Our study has several strengths, including our approach of coupling the sensitivity of qPCR data with the exploratory breadth of 16S rRNA gene PCR with pyrosequencing. In addition, our primary study surveyed both the endocervix and the vagina; although we and others found the microbiota at these different anatomical sites to be similar,29 the observed associations between bacterial species and cervicitis were often more significant in cervical specimens and might have been missed had we only analyzed vaginal swabs. Finally, we used nucleic acid amplification tests and cultivation to ensure that we controlled for the presence of most other infectious causes of cervicitis.
Our study also has limitations.
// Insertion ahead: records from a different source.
$ cat config.mk
export PLATFORM = sky130hd
export DESIGN_NAME = minmax_capture_window_regs
export DESIGN_NICKNAME = d
export VERILOG_FILES = /design/src/minmax_capture_pkg.sv /design/src/minmax_capture_window_regs.sv
export VERILOG_INCLUDE_DIRS = /design/src
export SDC_FILE = /design/constraint.sdc
export NUM_CORES = 1
export LEC_CHECK = 0
export ABC_AREA = 1
export BUFFER_PORTS_ARGS = -buffer_cell sky130_fd_sc_hd__buf_2
export CORE_ASPECT_RATIO = 1.5
export CORE_MARGIN = 3
export CORE_UTILIZATION = 39
export DETAILED_ROUTE_END_ITERATION = 10
export HOLD_SLACK_MARGIN = 0.03
export SLEW_MARGIN = 20
export SYNTH_ARGS = -nofsm -noshare
export SYNTH_HDL_FRONTEND = slang
export SYNTH_SLANG_ARGS = --single-unit
$ cat constraint.sdc
create_clock -name clk_i -period 3.6 [get_ports clk_i]
set_clock_uncertainty 0.1 [all_clocks]
set_input_delay 0.36 -clock clk_i [delete_from_list [all_inputs] [get_ports clk_i]]
set_output_delay 0.36 -clock clk_i [all_outputs]
set_load 0.005 [all_outputs]
$ cat src/minmax_capture_regs.svh
`ifndef MINMAX_CAPTURE_REGS_SVH
`define MINMAX_CAPTURE_REGS_SVH

`define ADDR_TEMP_ALARM_WINDOW    8'h18
`define ADDR_PRESS_WINDOW_BYTE_A  8'h19
`define ADDR_PRESS_WINDOW_BYTE_B  8'h1A
`define ADDR_LOWEST_PRESS_HIGH    8'h1C
`define ADDR_LOWEST_PRESS_MID     8'h1D
`define ADDR_LOWEST_PRESS_LOW     8'h1E
`define ADDR_LOWEST_TEMP_HIGH     8'h1F
`define ADDR_LOWEST_TEMP_LOW      8'h20
`define ADDR_HIGHEST_PRESS_HIGH   8'h21
`define ADDR_HIGHEST_PRESS_MID    8'h22
`define ADDR_HIGHEST_PRESS_LOW    8'h23
`define ADDR_MODE_CTRL            8'h26
`define MODE_ALT_BIT              7
`define RESET_BYTE                8'h00
`define FRAC_MASK                 8'hF0

`endif

$ cat src/minmax_capture_pkg.sv
package minmax_capture_pkg;
  typedef struct packed {
    logic        valid;
    logic [19:0] press;
    logic [11:0] temp;
  } sample_t;

  typedef struct packed {
    logic       wr;
    logic       rd;
    logic [7:0] addr;
    logic [7:0] wdata;
  } reg_req_t;
endpackage

$ cat src/minmax_capture_window_regs.sv
`timescale 1ns/1ps
`include "minmax_capture_regs.svh"

// Functional notes
// - pressure window: 16-bit unsigned, two RW bytes
// - window in meters (altitude) or 2 Pa
// - temperature window: unsigned 8-bit RW byte
// - three-byte lowest pressure/altitude capture
// - three-byte highest pressure/altitude capture
// - altitude capture: 20-bit signed meters
// - altitude: 16 integer bits, 4 fraction bits
// - pressure capture: 20-bit unsigned pascals
// - pressure: 18 integer bits incl. LSB 7:6
// - pressure fraction bits in LSB 5:4
// - captures cleared at reset or by writing zero
// - lowest temperature capture: 12-bit signed
// - temp: integer high byte, fraction low 7:4
// - mode bit: 0 barometric, 1 altitude
module minmax_capture_window_regs
  import minmax_capture_pkg::*;
(
  input  wire logic                         clk_i,
  input  wire logic                         rst_i,
  input  wire minmax_capture_pkg::reg_req_t req_i,
  input  wire minmax_capture_pkg::sample_t  sample_i,
  output logic [7:0]                        rdata_o,
  output logic                              alt_mode_o,
  output logic [15:0]                       press_window_o,
  output logic [7:0]                        temp_window_o
);
  import minmax_capture_pkg::*;

  logic [7:0]  temp_win_q,  temp_win_d;
  logic [15:0] press_win_q, press_win_d;
  logic        alt_q,       alt_d;
  logic [19:0] pmin_q,      pmin_d;
  logic [19:0] pmax_q,      pmax_d;
  logic [11:0] tmin_q,      tmin_d;
  logic        pmin_ok_q,   pmin_ok_d;
  logic        pmax_ok_q,   pmax_ok_d;
  logic        tmin_ok_q,   tmin_ok_d;
  logic [7:0]  rdata_q,     rdata_d;

  // signed compare in altitude mode, unsigned in barometric mode
  function automatic logic press_less(input logic [19:0] a, input logic [19:0] b, input logic altitude_mode_select);
    if (altitude_mode_select) begin
      press_less = $signed(a) < $signed(b);
    end else begin
      press_less = a < b;
    end
  endfunction

  function automatic logic wr_hit(input reg_req_t r, input logic [7:0] a);
    wr_hit = r.wr && (r.addr == a);
  endfunction

  // a capture spans consecutive byte addresses
  function automatic logic wr_span(input reg_req_t r, input logic [7:0] lo, input logic [7:0] hi);
    wr_span = r.wr && (r.addr >= lo) && (r.addr <= hi);
  endfunction

  function automatic logic rd_hit(input reg_req_t r, input logic [7:0] a);
    rd_hit = r.rd && (r.addr == a);
  endfunction

  // window and mode group: plain byte registers, no side effects
  always_comb begin
    temp_win_d  = temp_win_q;
    press_win_d = press_win_q;
    alt_d       = alt_q;
    if (wr_hit(req_i, `ADDR_TEMP_ALARM_WINDOW)) begin
      temp_win_d = req_i.wdata;
    end
    // byte a carries the upper half, byte b the lower
    if (wr_hit(req_i, `ADDR_PRESS_WINDOW_BYTE_A)) begin
      press_win_d[15:8] = req_i.wdata;
    end
    if (wr_hit(req_i, `ADDR_PRESS_WINDOW_BYTE_B)) begin
      press_win_d[7:0] = req_i.wdata;
    end
    // mode relabels units and selects signed or unsigned capture compare; stored bits are never rescaled
    if (wr_hit(req_i, `ADDR_MODE_CTRL)) begin
      alt_d = req_i.wdata[`MODE_ALT_BIT];
    end
  end

  // capture group
  always_comb begin
    pmin_d      = pmin_q;
    pmax_d      = pmax_q;
    tmin_d      = tmin_q;
    pmin_ok_d   = pmin_ok_q;
    pmax_ok_d   = pmax_ok_q;
    tmin_ok_d   = tmin_ok_q;

    // hardware capture first; a host write in the same cycle overrides it
    if (sample_i.valid) begin
      if (!pmin_ok_q || press_less(sample_i.press, pmin_q, alt_q)) begin
        pmin_d    = sample_i.press;
        pmin_ok_d = 1'b1;
      end
      if (!pmax_ok_q || press_less(pmax_q, sample_i.press, alt_q)) begin
        pmax_d    = sample_i.press;
        pmax_ok_d = 1'b1;
      end
      if (!tmin_ok_q || $signed(sample_i.temp) < $signed(tmin_q)) begin
        tmin_d    = sample_i.temp;
        tmin_ok_d = 1'b1;
      end
    end

    // writes land in the byte; a write that leaves the whole capture zero re-arms first-sample load
    if (wr_hit(req_i, `ADDR_LOWEST_PRESS_HIGH)) begin
      pmin_d[19:12] = req_i.wdata;
    end
    if (wr_hit(req_i, `ADDR_LOWEST_PRESS_MID)) begin
      pmin_d[11:4] = req_i.wdata;
    end
    if (wr_hit(req_i, `ADDR_LOWEST_PRESS_LOW)) begin
      pmin_d[3:0] = req_i.wdata[7:4];
    end
    if (wr_hit(req_i, `ADDR_HIGHEST_PRESS_HIGH)) begin
      pmax_d[19:12] = req_i.wdata;
    end
    if (wr_hit(req_i, `ADDR_HIGHEST_PRESS_MID)) begin
      pmax_d[11:4] = req_i.wdata;
    end
    if (wr_hit(req_i, `ADDR_HIGHEST_PRESS_LOW)) begin
      pmax_d[3:0] = req_i.wdata[7:4];
    end
    if (wr_hit(req_i, `ADDR_LOWEST_TEMP_HIGH)) begin
      tmin_d[11:4] = req_i.wdata;
    end
    if (wr_hit(req_i, `ADDR_LOWEST_TEMP_LOW)) begin
      tmin_d[3:0] = req_i.wdata[7:4];
    end

    // only a write into the capture itself re-arms it, so a genuine
    // zero result survives writes to unrelated registers
    if (wr_span(req_i, `ADDR_LOWEST_PRESS_HIGH, `ADDR_LOWEST_PRESS_LOW) && pmin_d == 20'h00000) begin
      pmin_ok_d = 1'b0;
    end
    if (wr_span(req_i, `ADDR_HIGHEST_PRESS_HIGH, `ADDR_HIGHEST_PRESS_LOW) && pmax_d == 20'h00000) begin
      pmax_ok_d = 1'b0;
    end
    if (wr_span(req_i, `ADDR_LOWEST_TEMP_HIGH, `ADDR_LOWEST_TEMP_LOW) && tmin_d == 12'h000) begin
      tmin_ok_d = 1'b0;
    end
  end

  always_comb begin
    case (req_i.addr)
      `ADDR_TEMP_ALARM_WINDOW:   rdata_d = temp_win_q;
      `ADDR_PRESS_WINDOW_BYTE_A: rdata_d = press_win_q[15:8];
      `ADDR_PRESS_WINDOW_BYTE_B: rdata_d = press_win_q[7:0];
      `ADDR_LOWEST_PRESS_HIGH:   rdata_d = pmin_q[19:12];
      `ADDR_LOWEST_PRESS_MID:    rdata_d = pmin_q[11:4];
      `ADDR_LOWEST_PRESS_LOW:    rdata_d = {pmin_q[3:0], 4'h0};
      `ADDR_LOWEST_TEMP_HIGH:    rdata_d = tmin_q[11:4];
      `ADDR_LOWEST_TEMP_LOW:     rdata_d = {tmin_q[3:0], 4'h0};
      `ADDR_HIGHEST_PRESS_HIGH:  rdata_d = pmax_q[19:12];
      `ADDR_HIGHEST_PRESS_MID:   rdata_d = pmax_q[11:4];
      `ADDR_HIGHEST_PRESS_LOW:   rdata_d = {pmax_q[3:0], 4'h0};
      `ADDR_MODE_CTRL:           rdata_d = {alt_q, 7'h00};
      default:                   rdata_d = `RESET_BYTE;
    endcase
    if (!req_i.rd) begin
      rdata_d = rdata_q;
    end
  end

  // window and mode registers
  always_ff @(posedge clk_i or posedge rst_i) begin
    if (rst_i) begin
      temp_win_q  <= `RESET_BYTE;
      press_win_q <= 16'h0000;
      alt_q       <= 1'b0;
    end else begin
      temp_win_q  <= temp_win_d;
      press_win_q <= press_win_d;
      alt_q       <= alt_d;
    end
  end

  // capture registers and their armed flags
  always_ff @(posedge clk_i or posedge rst_i) begin
    if (rst_i) begin
      pmin_q      <= 20'h00000;
      pmax_q      <= 20'h00000;
      tmin_q      <= 12'h000;
      pmin_ok_q   <= 1'b0;
      pmax_ok_q   <= 1'b0;
      tmin_ok_q   <= 1'b0;
    end else begin
      pmin_q      <= pmin_d;
      pmax_q      <= pmax_d;
      tmin_q      <= tmin_d;
      pmin_ok_q   <= pmin_ok_d;
      pmax_ok_q   <= pmax_ok_d;
      tmin_ok_q   <= tmin_ok_d;
    end
  end

  // read data register
  always_ff @(posedge clk_i or posedge rst_i) begin
    if (rst_i) begin
      rdata_q <= `RESET_BYTE;
    end else begin
      rdata_q <= rdata_d;
    end
  end

  assign rdata_o        = rdata_q;
  assign alt_mode_o     = alt_q;
  assign press_window_o = press_win_q;
  assign temp_window_o  = temp_win_q;

  a_min_first_load: assert property (@(posedge clk_i) disable iff (rst_i)
    (sample_i.valid && !pmin_ok_q && !req_i.wr) |=> (pmin_q == $past(sample_i.press) && pmin_ok_q))
    else $error("first sample not loaded into minimum");

  a_max_monotone: assert property (@(posedge clk_i) disable iff (rst_i)
    (pmax_ok_q && !req_i.wr && !$changed(alt_q)) |=> !press_less(pmax_q, $past(pmax_q), alt_q))
    else $error("maximum capture decreased");

  a_min_monotone: assert property (@(posedge clk_i) disable iff (rst_i)
    (pmin_ok_q && !req_i.wr && !$changed(alt_q)) |=> !press_less($past(pmin_q), pmin_q, alt_q))
    else $error("minimum capture increased");

  a_tmin_monotone: assert property (@(posedge clk_i) disable iff (rst_i)
    (tmin_ok_q && !req_i.wr) |=> ($signed(tmin_q) <= $signed($past(tmin_q))))
    else $error("temperature minimum increased");

  a_reserved_zero: assert property (@(posedge clk_i) disable iff (rst_i)
    (req_i.rd && (req_i.addr == `ADDR_LOWEST_PRESS_LOW || req_i.addr == `ADDR_HIGHEST_PRESS_LOW
      || req_i.addr == `ADDR_LOWEST_TEMP_LOW)) |=> (rdata_o[3:0] == 4'h0))
    else $error("reserved capture bits read nonzero");

  a_window_write: assert property (@(posedge clk_i) disable iff (rst_i)
    (req_i.wr && req_i.addr == `ADDR_PRESS_WINDOW_BYTE_A) |=> (press_window_o[15:8] == $past(req_i.wdata)))
    else $error("window upper byte not written");

  a_temp_window: assert property (@(posedge clk_i) disable iff (rst_i)
    (req_i.wr && req_i.addr == `ADDR_TEMP_ALARM_WINDOW) |=> (temp_window_o == $past(req_i.wdata)))
    else $error("temperature window lost");

  a_mode_select: assert property (@(posedge clk_i) disable iff (rst_i)
    (req_i.wr && req_i.addr == `ADDR_MODE_CTRL) |=> (alt_mode_o == $past(req_i.wdata[`MODE_ALT_BIT])))
    else $error("mode bit not taken");

  a_clear_rearms: assert property (@(posedge clk_i) disable iff (rst_i)
    (req_i.wr && req_i.addr == `ADDR_LOWEST_TEMP_HIGH && req_i.wdata == 8'h00 && tmin_q[3:0] == 4'h0
      && !sample_i.valid) |=> !tmin_ok_q)
    else $error("zero write did not clear temperature minimum");

  a_max_clear_rearms: assert property (@(posedge clk_i) disable iff (rst_i)
    (wr_hit(req_i, `ADDR_HIGHEST_PRESS_HIGH) && req_i.wdata == 8'h00 && pmax_q[11:0] == 12'h000
      && !sample_i.valid) |=> !pmax_ok_q)
    else $error("zero write did not clear maximum");

  a_reset_clear: assert property (@(posedge clk_i)
    rst_i |=> (pmin_q == 20'h00000 && pmax_q == 20'h00000 && tmin_q == 12'h000 && !alt_mode_o
      && rdata_o == 8'h00))
    else $error("state not cleared by reset");

  a_window_low_byte: assert property (@(posedge clk_i) disable iff (rst_i)
    wr_hit(req_i, `ADDR_PRESS_WINDOW_BYTE_B) |=> (press_window_o[7:0] == $past(req_i.wdata)))
    else $error("window lower byte not written");

  a_window_high_read: assert property (@(posedge clk_i) disable iff (rst_i)
    rd_hit(req_i, `ADDR_PRESS_WINDOW_BYTE_A) |=> (rdata_o == $past(press_win_q[15:8])))
    else $error("window upper byte read wrong");

  a_window_units_kept: assert property (@(posedge clk_i) disable iff (rst_i)
    wr_hit(req_i, `ADDR_MODE_CTRL) |=> ($stable(press_window_o) && $stable(temp_window_o)))
    else $error("mode change altered a window value");

  a_temp_window_read: assert property (@(posedge clk_i) disable iff (rst_i)
    rd_hit(req_i, `ADDR_TEMP_ALARM_WINDOW) |=> (rdata_o == $past(temp_win_q)))
    else $error("temperature window read wrong");

  a_min_mid_read: assert property (@(posedge clk_i) disable iff (rst_i)
    rd_hit(req_i, `ADDR_LOWEST_PRESS_MID) |=> (rdata_o == $past(pmin_q[11:4])))
    else $error("minimum middle byte read wrong");

  a_max_high_read: assert property (@(posedge clk_i) disable iff (rst_i)
    rd_hit(req_i, `ADDR_HIGHEST_PRESS_HIGH) |=> (rdata_o == $past(pmax_q[19:12])))
    else $error("maximum high byte read wrong");

  a_alt_min_signed: assert property (@(posedge clk_i) disable iff (rst_i)
    (sample_i.valid && pmin_ok_q && alt_q && !req_i.wr && $signed(sample_i.press) < $signed(pmin_q))
      |=> (pmin_q == $past(sample_i.press)))
    else $error("signed altitude minimum not captured");

  a_min_high_read: assert property (@(posedge clk_i) disable iff (rst_i)
    rd_hit(req_i, `ADDR_LOWEST_PRESS_HIGH) |=> (rdata_o == $past(pmin_q[19:12])))
    else $error("minimum high byte read wrong");

  a_baro_max_unsigned: assert property (@(posedge clk_i) disable iff (rst_i)
    (sample_i.valid && pmax_ok_q && !alt_q && !req_i.wr && sample_i.press > pmax_q)
      |=> (pmax_q == $past(sample_i.press)))
    else $error("unsigned pressure maximum not captured");

  a_max_mid_read: assert property (@(posedge clk_i) disable iff (rst_i)
    rd_hit(req_i, `ADDR_HIGHEST_PRESS_MID) |=> (rdata_o == $past(pmax_q[11:4])))
    else $error("maximum middle byte read wrong");

  a_max_frac_read: assert property (@(posedge clk_i) disable iff (rst_i)
    rd_hit(req_i, `ADDR_HIGHEST_PRESS_LOW) |=> (rdata_o[7:4] == $past(pmax_q[3:0])))
    else $error("maximum fraction bits read wrong");

  a_min_frac_read: assert property (@(posedge clk_i) disable iff (rst_i)
    rd_hit(req_i, `ADDR_LOWEST_PRESS_LOW) |=> (rdata_o[7:4] == $past(pmin_q[3:0])))
    else $error("minimum fraction bits read wrong");

  a_tmin_signed: assert property (@(posedge clk_i) disable iff (rst_i)
    (sample_i.valid && tmin_ok_q && !req_i.wr && $signed(sample_i.temp) < $signed(tmin_q))
      |=> (tmin_q == $past(sample_i.temp)))
    else $error("lower temperature not captured");

  a_tmin_high_read: assert property (@(posedge clk_i) disable iff (rst_i)
    rd_hit(req_i, `ADDR_LOWEST_TEMP_HIGH) |=> (rdata_o == $past(tmin_q[11:4])))
    else $error("temperature minimum high byte read wrong");

  a_tmin_low_read: assert property (@(posedge clk_i) disable iff (rst_i)
    rd_hit(req_i, `ADDR_LOWEST_TEMP_LOW) |=> (rdata_o[7:4] == $past(tmin_q[3:0])))
    else $error("temperature fraction bits read wrong");

  a_mode_readback: assert property (@(posedge clk_i) disable iff (rst_i)
    rd_hit(req_i, `ADDR_MODE_CTRL) |=> (rdata_o == {$past(alt_q), 7'h00}))
    else $error("mode bit read wrong");

  a_max_first_load: assert property (@(posedge clk_i) disable iff (rst_i)
    (sample_i.valid && !pmax_ok_q && !req_i.wr) |=> (pmax_q == $past(sample_i.press) && pmax_ok_q))
    else $error("first sample not loaded into maximum");

  a_tmin_first_load: assert property (@(posedge clk_i) disable iff (rst_i)
    (sample_i.valid && !tmin_ok_q && !req_i.wr) |=> (tmin_q == $past(sample_i.temp) && tmin_ok_q))
    else $error("first sample not loaded into temperature minimum");
endmodule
Foremost is the low prevalence of cervicitis in both cohorts, which limited our power to detect associations with cervicitis. Second, our ability to detect M. genitalium by 16S rRNA gene PCR may have been limited by primer mismatch and we did not survey for viral causes of cervicitis such as herpes simplex virus and cytomegalovirus. Third, we did not consistently collect information on hormonal birth control and thus were not able to adjust for this potential confounder.13 Although our findings suggest that M. indolicus could be associated with idiopathic cervicitis, additional epidemiological studies are needed to confirm this finding and increase our understanding of how microbes may interact with the host to produce clinical indicators of cervicitis.